[Saved entries]
--- src/rtl/acc_core_pkg.sv ---
// rtl/acc_core_pkg.sv - opcode and run-state types shared by acc_core and its ALU
package acc_core_pkg;

  typedef enum logic [3:0] {
    OP_NOP = 4'h0,
    OP_LD  = 4'h1,
    OP_ST  = 4'h2,
    OP_ADD = 4'h3,
    OP_SUB = 4'h4,
    OP_AND = 4'h5,
    OP_OR  = 4'h6,
    OP_XOR = 4'h7,
    OP_NOT = 4'h8,
    OP_LDZ = 4'h9,
    OP_JMP = 4'hA,
    OP_JZ  = 4'hB,
    OP_JC  = 4'hC,
    OP_SHL = 4'hD,
    OP_SHR = 4'hE,
    OP_HLT = 4'hF
  } opcode_e;

  typedef enum logic [1:0] {
    IDLE = 2'd0,
    RUN  = 2'd1,
    HALT = 2'd2
  } state_e;

endpackage

--- src/rtl/acc_core_alu.sv ---
// rtl/acc_core_alu.sv - combinational accumulator ALU; reports which of ACC/CY each opcode writes
module acc_core_alu
  import acc_core_pkg::*;
#(
  parameter int DATA_W = 8
) (
  input  opcode_e           op,
  input  logic [DATA_W-1:0] acc,
  input  logic [DATA_W-1:0] rn,
  input  logic [DATA_W-1:0] rz,
  output logic [DATA_W-1:0] acc_nxt,
  output logic              acc_we,
  output logic              cy_nxt,
  output logic              cy_we
);

  logic [DATA_W:0] sum;
  logic [DATA_W:0] diff;

  // The extra top bit is the carry for ADD and the borrow for SUB.
  assign sum  = {1'b0, acc} + {1'b0, rn};
  assign diff = {1'b0, acc} - {1'b0, rn};

  always_comb begin
    acc_nxt = acc;
    acc_we  = 1'b0;
    cy_nxt  = 1'b0;
    cy_we   = 1'b0;
    case (op)
      OP_LD:  begin acc_nxt = rn;       acc_we = 1'b1; end
      OP_ADD: begin acc_nxt = sum[DATA_W-1:0];  acc_we = 1'b1; cy_nxt = sum[DATA_W];  cy_we = 1'b1; end
      OP_SUB: begin acc_nxt = diff[DATA_W-1:0]; acc_we = 1'b1; cy_nxt = diff[DATA_W]; cy_we = 1'b1; end
      OP_AND: begin acc_nxt = acc & rn; acc_we = 1'b1; end
      OP_OR:  begin acc_nxt = acc | rn; acc_we = 1'b1; end
      OP_XOR: begin acc_nxt = acc ^ rn; acc_we = 1'b1; end
      OP_NOT: begin acc_nxt = ~acc;     acc_we = 1'b1; end
      OP_LDZ: begin acc_nxt = rz;       acc_we = 1'b1; end
      OP_SHL: begin acc_nxt = {acc[DATA_W-2:0], 1'b0}; acc_we = 1'b1; cy_nxt = acc[DATA_W-1]; cy_we = 1'b1; end
      OP_SHR: begin acc_nxt = {1'b0, acc[DATA_W-1:1]}; acc_we = 1'b1; cy_nxt = acc[0];        cy_we = 1'b1; end
      default: ;
    endcase
  end

endmodule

### What the task asks
Return each line of the data that contains the string "typedef".

### Problem solution
  typedef enum logic [3:0] {
  typedef enum logic [1:0] {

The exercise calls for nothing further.